Daphne has, of course, a German shepherd, the smartest and most emotionally mature of all the breeds—protective, faithful, intelligent—named Corin. Stuart slowly realizes Daphne is, like him, wounded. She holds herself aloof, and, he suspects, is not who she appears to be. He investigates. This is the age of Google, after all.

The main plot is a love story, between emotionally vulnerable, fragile people. This is a very quiet novel—not an action thriller—but an insightful, wise and rewarding novel. Stuart learns who Daphne is—or was—and why she has become reclusive. They must together open up, warm to the possibility of affection and trust.

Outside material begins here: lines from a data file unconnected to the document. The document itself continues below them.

$ cat config.mk
export PLATFORM = sky130hd
export DESIGN_NAME = trim_unmap_tracker
export DESIGN_NICKNAME = d
export VERILOG_FILES = /design/src/rtl/trim_pkg.sv /design/src/rtl/trim_entry_parser.sv /design/src/rtl/trim_range_walker.sv /design/src/rtl/trim_map_bitmap.sv /design/src/rtl/trim_unmap_tracker.sv
export SDC_FILE = /design/constraint.sdc
export NUM_CORES = 1
export LEC_CHECK = 0
export BUFFER_PORTS_ARGS = -buffer_cell sky130_fd_sc_hd__buf_4
export CORE_ASPECT_RATIO = 1.75
export CORE_MARGIN = 2
export CORE_UTILIZATION = 60
export DETAILED_ROUTE_END_ITERATION = 8
export PLACE_DENSITY = 0.81
export SLEW_MARGIN = 20
export SYNTH_ARGS = -nofsm -noshare
export SYNTH_HDL_FRONTEND = slang
export SYNTH_HIERARCHICAL = 1
export SYNTH_SLANG_ARGS = --single-unit
$ cat constraint.sdc
create_clock -name clk -period 3.8 [get_ports clk]
set_clock_uncertainty 0.2 [all_clocks]
set_input_delay 0.38 -clock clk [delete_from_list [all_inputs] [get_ports clk]]
set_output_delay 0.38 -clock clk [all_outputs]
set_load 0.05 [all_outputs]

Along the way, however, Matturro has Stuart read and evaluate a new translation of the “Aeneid” and counsel a young man who wants to pursue a doctorate in Classics. His advice is bleak, guarded: only if you MUST. There are no jobs and academic life is a snake pit. No one anymore doubts that. Better to quit and write lovely novels.

Don Noble , Ph. D. Chapel Hill, Prof of English, Emeritus, taught American literature at UA for 32 years. He has been the host of the APTV literary interview show "Bookmark" since 1988 and has broadcast a weekly book review for APR since November of 2001, so far about 850 reviews. Noble is the editor of four anthologies of Alabama fiction and the winner of the Alabama state prizes for literary scholarship, service to the humanities and the Governor's Arts Award.